SOURCE MATERIAL
------
==> src/source/sifhPkg.sv <==
package sifhPkg;

    // ****************************************
    // sizes
    // ****************************************

    // sample and bin widths
    localparam int NP = 10;
    localparam int NB = 6;
    localparam int NUM_BINS = 2 ** NB;
    // top bin is reserved as the drop address
    localparam int INVALID_BIN = NUM_BINS - 1;

    // fine window, offsets 0 .. FINE_BINS-1
    localparam int FINE_BINS = 63;
    localparam int MAX_START = 2 ** NP - FINE_BINS;
    localparam int HALF_SPAN = 2 ** (NB - 1);

    // frame shape, sample loop innermost
    localparam int PIXEL_NUM = 4;
    localparam int DATA_NUM = 4;
    localparam int ACQ_NUM = 3;
    localparam int PASS_LEN = PIXEL_NUM * DATA_NUM * ACQ_NUM;

    // counter and index widths
    localparam int CNT_W = 8;
    localparam int PIX_W = 2;
    // stages after acceptance: tag, bin request, bin update
    localparam int PIPE_DEPTH = 3;

    // ****************************************
    // types
    // ****************************************

    // coarse view of a sample
    typedef struct packed {
        logic [NB-1:0]    coarse;
        logic [NP-NB-1:0] rest;
    } sampleSplit;

    // same word, raw number or coarse split
    typedef union packed {
        logic [NP-1:0] raw;
        sampleSplit    split;
    } sampleWord;

    // filter to histogram
    typedef struct packed {
        logic             valid;
        logic [PIX_W-1:0] pixel;
        logic [NB-1:0]    bin;
    } binReq;

    // histogram to peak tracker
    typedef struct packed {
        logic             valid;
        logic [PIX_W-1:0] pixel;
        logic [NB-1:0]    bin;
        logic [CNT_W-1:0] count;
    } binUpdate;

    // accepted sample with its pixel index
    typedef struct packed {
        logic             valid;
        logic [PIX_W-1:0] pixel;
        sampleWord        sample;
    } sampleTag;

    // one word per pixel
    typedef logic [PIXEL_NUM-1:0][NP-1:0] peakVector;
    typedef logic [PIXEL_NUM-1:0][NB-1:0] binVector;

endpackage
------
WORK INSTRUCTION
An exact copy of every record is required.

COMPLETED EXERCISE
==> src/source/sifhPkg.sv <==
package sifhPkg;

    // ****************************************
    // sizes
    // ****************************************

    // sample and bin widths
    localparam int NP = 10;
    localparam int NB = 6;
    localparam int NUM_BINS = 2 ** NB;
    // top bin is reserved as the drop address
    localparam int INVALID_BIN = NUM_BINS - 1;

    // fine window, offsets 0 .. FINE_BINS-1
    localparam int FINE_BINS = 63;
    localparam int MAX_START = 2 ** NP - FINE_BINS;
    localparam int HALF_SPAN = 2 ** (NB - 1);

    // frame shape, sample loop innermost
    localparam int PIXEL_NUM = 4;
    localparam int DATA_NUM = 4;
    localparam int ACQ_NUM = 3;
    localparam int PASS_LEN = PIXEL_NUM * DATA_NUM * ACQ_NUM;

    // counter and index widths
    localparam int CNT_W = 8;
    localparam int PIX_W = 2;
    // stages after acceptance: tag, bin request, bin update
    localparam int PIPE_DEPTH = 3;

    // ****************************************
    // types
    // ****************************************

    // coarse view of a sample
    typedef struct packed {
        logic [NB-1:0]    coarse;
        logic [NP-NB-1:0] rest;
    } sampleSplit;

    // same word, raw number or coarse split
    typedef union packed {
        logic [NP-1:0] raw;
        sampleSplit    split;
    } sampleWord;

    // filter to histogram
    typedef struct packed {
        logic             valid;
        logic [PIX_W-1:0] pixel;
        logic [NB-1:0]    bin;
    } binReq;

    // histogram to peak tracker
    typedef struct packed {
        logic             valid;
        logic [PIX_W-1:0] pixel;
        logic [NB-1:0]    bin;
        logic [CNT_W-1:0] count;
    } binUpdate;

    // accepted sample with its pixel index
    typedef struct packed {
        logic             valid;
        logic [PIX_W-1:0] pixel;
        sampleWord        sample;
    } sampleTag;

    // one word per pixel
    typedef logic [PIXEL_NUM-1:0][NP-1:0] peakVector;
    typedef logic [PIXEL_NUM-1:0][NB-1:0] binVector;

endpackage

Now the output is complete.